Deutschland macht nach einer aktuellen Studie zu wenig aus seiner Beliebtheit bei ausländischen Studenten. Zu viele brechen das Studium ab oder kehren nach erfolgreichem Abschluss in die Heimat zurück. Zu diesem Fazit kommt der "Hochschul-Bildungs-Report", der heute in Berlin vorgestellt wurde.

Von Christiane Habermalz | 03.06.2015
    Studenten verfolgen in Köln in der Aula Universität eine Veranstaltung.
    Vorlesung in der Uni Köln ( picture alliance / dpa / Oliver Berg)
    Deutschland, so die Schlussfolgerung von McKinsey und Stifterverband, nutzt das Potenzial ausländischer Studierender und Absolventen zu wenig für den eigenen Arbeitsmarkt, wo sie dringend gebraucht werden. Zwar komme mittlerweile jeder fünfte Studienanfänger aus dem Ausland. Aber nur drei von zehn bleiben nach erfolgreich abgeschlossenem Studium hier. Und fast die Hälfte von ihnen, 41 Prozent, kommt gar nicht so weit, sondern bricht das Studium ab - bei Deutschen liegt die Abbrecherquote bei "nur" 28 Prozent. Grund dafür sei unzureichende Betreuung ausländischer Studierender während des Studiums und beim Übergang in den Arbeitsmarkt, betonte Volker Meyer-Guckel, stellvertretender Generalsekretär des Stifterverbandes für die Deutsche Wissenschaft.
    Alarmierend: Das eher maue Interesse deutscher Studierende am Ausland
    "Wir sind gewissermaßen ein sehr attraktives Bildungstransitland, also die Leute, die zu uns kommen, gehen auch mehrheitlich wieder zurück. Das ist ja nicht schlecht. Aber um unseren Fachkräftebedarf in Zukunft zu decken, müssen wir hier einfach mehr Leute in den deutschen Arbeitsmarkt integrieren."

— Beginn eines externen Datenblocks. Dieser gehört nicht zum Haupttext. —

$ cat config.mk
export PLATFORM = sky130hd
export DESIGN_NAME = aesm_keyexp
export DESIGN_NICKNAME = d
export VERILOG_FILES = /design/src/hdl/aesm_pkg.sv /design/src/hdl/aesm_keyexp.sv
export SDC_FILE = /design/constraint.sdc
export NUM_CORES = 1
export LEC_CHECK = 0
export ABC_AREA = 1
export BUFFER_PORTS_ARGS = -buffer_cell sky130_fd_sc_hd__buf_4
export CAP_MARGIN = 20
export CELL_PAD_IN_SITES_DETAIL_PLACEMENT = 0
export CELL_PAD_IN_SITES_GLOBAL_PLACEMENT = 1
export CORE_ASPECT_RATIO = 0.8
export CORE_UTILIZATION = 45
export CTS_BUF_LIST = sky130_fd_sc_hd__clkbuf_8
export CTS_CLUSTER_DIAMETER = 40
export CTS_CLUSTER_SIZE = 25
export DETAILED_ROUTE_END_ITERATION = 16
export PLACE_DENSITY = 0.86
export SLEW_MARGIN = 20
export SYNTH_ARGS = -nofsm -noshare
export SYNTH_HDL_FRONTEND = slang
export SYNTH_SLANG_ARGS = --single-unit
$ cat constraint.sdc
create_clock -name clk -period 51.3 [get_ports clk]
set_clock_uncertainty 0.05 [all_clocks]
set_input_delay 15.39 -clock clk [delete_from_list [all_inputs] [get_ports clk]]
set_output_delay 15.39 -clock clk [all_outputs]
set_load 0.01 [all_outputs]
$ cat src/hdl/aesm_pkg.sv
package aesm_pkg;

    localparam int RK_DEPTH = 15;
    localparam int RK_AW    = 4;
    localparam int RK_W     = 128;

    // Configuration register indexes
    localparam logic [2:0] CFG_KEY0   = 3'd0;
    localparam logic [2:0] CFG_KEY1   = 3'd1;
    localparam logic [2:0] CFG_KEY2   = 3'd2;
    localparam logic [2:0] CFG_KEY3   = 3'd3;
    localparam logic [2:0] CFG_MASKHI = 3'd4;
    localparam logic [2:0] CFG_MASKLO = 3'd5;

    localparam logic [63:0] MASK_HI_RST = 64'h0001020304050607;
    localparam logic [63:0] MASK_LO_RST = 64'h08090a0b0c0d0e0f;

    // Round key write from the expansion engine
    typedef struct packed {
        logic             we;
        logic [RK_AW-1:0] addr;
        logic [RK_W-1:0]  data;
    } aesm_kwr_t;

    // Entry 0 in the top byte
    localparam logic [2047:0] SBOX_TBL = {
        128'h637c777bf26b6fc53001672bfed7ab76,
        128'hca82c97dfa5947f0add4a2af9ca472c0,
        128'hb7fd9326363ff7cc34a5e5f171d83115,
        128'h04c723c31896059a071280e2eb27b275,
        128'h09832c1a1b6e5aa0523bd6b329e32f84,
        128'h53d100ed20fcb15b6acbbe394a4c58cf,
        128'hd0efaafb434d338545f9027f503c9fa8,
        128'h51a3408f929d38f5bcb6da2110fff3d2,
        128'hcd0c13ec5f974417c4a77e3d645d1973,
        128'h60814fdc222a908846eeb814de5e0bdb,
        128'he0323a0a4906245cc2d3ac629195e479,
        128'he7c8376d8dd54ea96c56f4ea657aae08,
        128'hba78252e1ca6b4c6e8dd741f4bbd8b8a,
        128'h703eb5664803f60e613557b986c11d9e,
        128'he1f8981169d98e949b1e87e9ce5528df,
        128'h8ca1890dbfe6426841992d0fb054bb16
    };

    localparam logic [2047:0] ISBOX_TBL = {
        128'h52096ad53036a538bf40a39e81f3d7fb,
        128'h7ce339829b2fff87348e4344c4dee9cb,
        128'h547b9432a6c2233dee4c950b42fac34e,
        128'h082ea16628d924b2765ba2496d8bd125,
        128'h72f8f66486689816d4a45ccc5d65b692,
        128'h6c704850fdedb9da5e154657a78d9d84,
        128'h90d8ab008cbcd30af7e45805b8b34506,
        128'hd02c1e8fca3f0f02c1afbd0301138a6b,
        128'h3a9111414f67dcea97f2cfcef0b4e673,
        128'h96ac7422e7ad3585e2f937e81c75df6e,
        128'h47f11a711d29c5896fb7620eaa18be1b,
        128'hfc563e4bc6d279209adbc0fe78cd5af4,
        128'h1fdda8338807c731b11210592780ec5f,
        128'h60517fa919b54a0d2de57a9f93c99cef,
        128'ha0e03b4dae2af5b0c8ebbb3c83539961,
        128'h172b047eba77d626e169146355210c7d
    };

    function automatic logic [7:0] sbox(input logic [7:0] x);
        return SBOX_TBL[{~x, 3'b000} +: 8];
    endfunction

    function automatic logic [7:0] inv_sbox(input logic [7:0] x);
        return ISBOX_TBL[{~x, 3'b000} +: 8];
    endfunction

    function automatic logic [7:0] xt(input logic [7:0] a);
        return {a[6:0], 1'b0} ^ (a[7] ? 8'h1b : 8'h00);
    endfunction

    // Byte 0 of a block sits in bits 127:120
    function automatic logic [127:0] enc_round(input logic [127:0] st,
                                               input logic [127:0] rk,
                                               input logic         last);
        logic [7:0] t [16];
        logic [7:0] s [16];
        logic [7:0] a0, a1, a2, a3;
        logic [127:0] o;
        for (int i = 0; i < 16; i++)
            t[i] = sbox(st[127-8*i -: 8]);
        for (int i = 0; i < 16; i++)
            s[i] = t[(i % 4) + 4 * (((i / 4) + (i % 4)) % 4)];
        if (!last)
        begin
            for (int c = 0; c < 4; c++)
            begin
                a0 = s[4*c]; a1 = s[4*c+1]; a2 = s[4*c+2]; a3 = s[4*c+3];
                s[4*c]   = xt(a0) ^ xt(a1) ^ a1 ^ a2 ^ a3;
                s[4*c+1] = a0 ^ xt(a1) ^ xt(a2) ^ a2 ^ a3;
                s[4*c+2] = a0 ^ a1 ^ xt(a2) ^ xt(a3) ^ a3;
                s[4*c+3] = xt(a0) ^ a0 ^ a1 ^ a2 ^ xt(a3);
            end
        end
        for (int i = 0; i < 16; i++)
            o[127-8*i -: 8] = s[i];
        return o ^ rk;
    endfunction

    function automatic logic [127:0] dec_round(input logic [127:0] st,
                                               input logic [127:0] rk,
                                               input logic         mix);
        logic [7:0] s [16];
        logic [7:0] a [4];
        logic [7:0] x2 [4];
        logic [7:0] x4 [4];
        logic [7:0] x8 [4];
        logic [127:0] o;
        for (int i = 0; i < 16; i++)
            s[(i % 4) + 4 * (((i / 4) + (i % 4)) % 4)] = st[127-8*i -: 8];
        for (int i = 0; i < 16; i++)
            s[i] = inv_sbox(s[i]) ^ rk[127-8*i -: 8];
        if (mix)
        begin
            for (int c = 0; c < 4; c++)
            begin
                for (int j = 0; j < 4; j++)
                begin
                    a[j]  = s[4*c+j];
                    x2[j] = xt(a[j]);
                    x4[j] = xt(x2[j]);
                    x8[j] = xt(x4[j]);
                end
                // 14 = 8^4^2, 11 = 8^2^1, 13 = 8^4^1, 9 = 8^1
                for (int j = 0; j < 4; j++)
                    s[4*c+j] = (x8[j] ^ x4[j] ^ x2[j])
                             ^ (x8[(j+1)%4] ^ x2[(j+1)%4] ^ a[(j+1)%4])
                             ^ (x8[(j+2)%4] ^ x4[(j+2)%4] ^ a[(j+2)%4])
                             ^ (x8[(j+3)%4] ^ a[(j+3)%4]);
            end
        end
        for (int i = 0; i < 16; i++)
            o[127-8*i -: 8] = s[i];
        return o;
    endfunction

endpackage
--- src/rtl/itoa_dabble.sv ---
// Iterative shift-and-add-3 binary to BCD converter, one bit per cycle.
`timescale 1ns / 1ps

module itoa_dabble (
    input  logic                         aclk,
    input  logic                         aresetn,
    input  logic                         start,
    input  logic [itoa_pkg::BIN_W-1:0]   bin_in,
    output itoa_pkg::dd_status_t         status,
    output logic [itoa_pkg::BCD_W-1:0]   bcd_out
);
    import itoa_pkg::*;

    logic [BIN_W-1:0]  bin_reg, bin_next;
    logic [BCD_W-1:0]  bcd_reg, bcd_next;
    logic [ITER_W-1:0] cnt_reg, cnt_next;
    logic              busy_reg, busy_next;
    logic              done_reg, done_next;
    logic [BCD_W-1:0]  adj;

    always_comb begin
        for (int i = 0; i < BCD_DIGITS; i++) begin
            adj[4*i +: 4] = (bcd_reg[4*i +: 4] >= 4'd5) ?
                            (bcd_reg[4*i +: 4] + 4'd3) : bcd_reg[4*i +: 4];
        end
    end

    always_comb begin
        bin_next  = bin_reg;
        bcd_next  = bcd_reg;
        cnt_next  = cnt_reg;
        busy_next = busy_reg;
        done_next = 1'b0;
        if (start) begin
            bin_next  = bin_in;
            bcd_next  = '0;
            cnt_next  = '0;
            busy_next = 1'b1;
        end else if (busy_reg) begin
            bcd_next = {adj[BCD_W-2:0], bin_reg[BIN_W-1]};
            bin_next = {bin_reg[BIN_W-2:0], 1'b0};
            cnt_next = cnt_reg + 1'b1;
            if (cnt_reg == ITER_W'(BIN_W - 1)) begin
                busy_next = 1'b0;
                done_next = 1'b1;
            end
        end
    end

    always_ff @(posedge aclk) begin
        if (!aresetn) begin
            busy_reg <= 1'b0;
            done_reg <= 1'b0;
            cnt_reg  <= '0;
        end else begin
            busy_reg <= busy_next;
            done_reg <= done_next;
            cnt_reg  <= cnt_next;
        end
        bin_reg <= bin_next;
        bcd_reg <= bcd_next;
    end

    assign status.busy = busy_reg;
    assign status.done = done_reg;
    assign bcd_out     = bcd_reg;

endmodule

    Die hohen Abbrecherquoten könne sich Deutschland auch volkswirtschaftlich nicht leisten. Ein ausländischer akademischer Berufseinsteiger koste den Steuerzahler mit rund 134.000 Euro etwa dreimal so viel wie ein deutscher. Um den demografisch bedingten Rückgang deutscher Studierender auszugleichen, müssten im Jahr 2025 aber an deutschen Unis 40 Prozent Ausländer studieren - mit entsprechend steigenden Ausgaben. Ebenso alarmierend sei das eher maue Interesse deutscher Studierende am Ausland. Von den gerade mal sechs Prozent eines Jahrgangs, die für ein Studium in andere Länder gehen, zieht es zudem die Hälfte nur kurz über die Grenze nach Österreich, in die Schweiz oder Benelux - eher, um den Numerus clausus zu umgehen, als der interkulturellen Erfahrung wegen. Demgegenüber legen deutsche Unternehmen weiter großen Wert auf Internationalität, betont KcKinsey-Direktor Jürgen Schröder.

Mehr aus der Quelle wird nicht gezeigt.